You are not being the devil's advocate here.

Whatever MS, Google or Facebook do its the end of the world (as it should),
but apparently for the HN crowd, Apple can do whatever they want.

This monopoly over our digital life will have severe consequences in the
future. People here are so smart, but when its about Apple, their sentimental
reasoning start triggering.

Actions like this one, as many others, are some of the reasons why i never use
anything from Apple. Its like a car factory being able to decide where you
cannot go with "their" car (Its yours). Or the clothing company choosing the
places i can use "their" clothes.

The hacker spirit here ends when is anything related to Apple, when in doubt
just read the top comments here in this thread.
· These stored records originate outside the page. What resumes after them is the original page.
### src/rtl/freq_disc_pkg.sv
package freq_disc_pkg;
  localparam int unsigned PH_W    = 16;
  localparam int unsigned MAX_DLY = 8;
  localparam int unsigned MAX_SH  = 3;
  localparam int unsigned DLY_W   = $clog2(MAX_DLY);
  localparam int unsigned SH_W    = $clog2(MAX_SH + 1);

  typedef logic [PH_W-1:0]  phase_t;
  typedef logic [DLY_W-1:0] dly_sel_t;
  typedef logic [SH_W-1:0]  sh_sel_t;

  typedef struct packed {
    logic     en;
    sh_sel_t  mult;
    dly_sel_t dly;
  } disc_cfg_t;
endpackage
Its not a 'benevolent ditactor
hacker' sort of social contract.. its a company which need to raise their
profits so their shares keep being valuable to the stock market. If consumers
and developers let them, they will own our digital life, and lock us with
them.

We have no legal framework, and no State to intervene in our interests as it
should be.. States and democracies are a dying species, and we are the ones to
blame.. we, as in the general population, just want the next shiny gadget.

But i bet we will miss the things we have, but dont give much value now. Lets
not forget the share of our lives that are constantly being transfered to the
digital dimension, and how important they are now.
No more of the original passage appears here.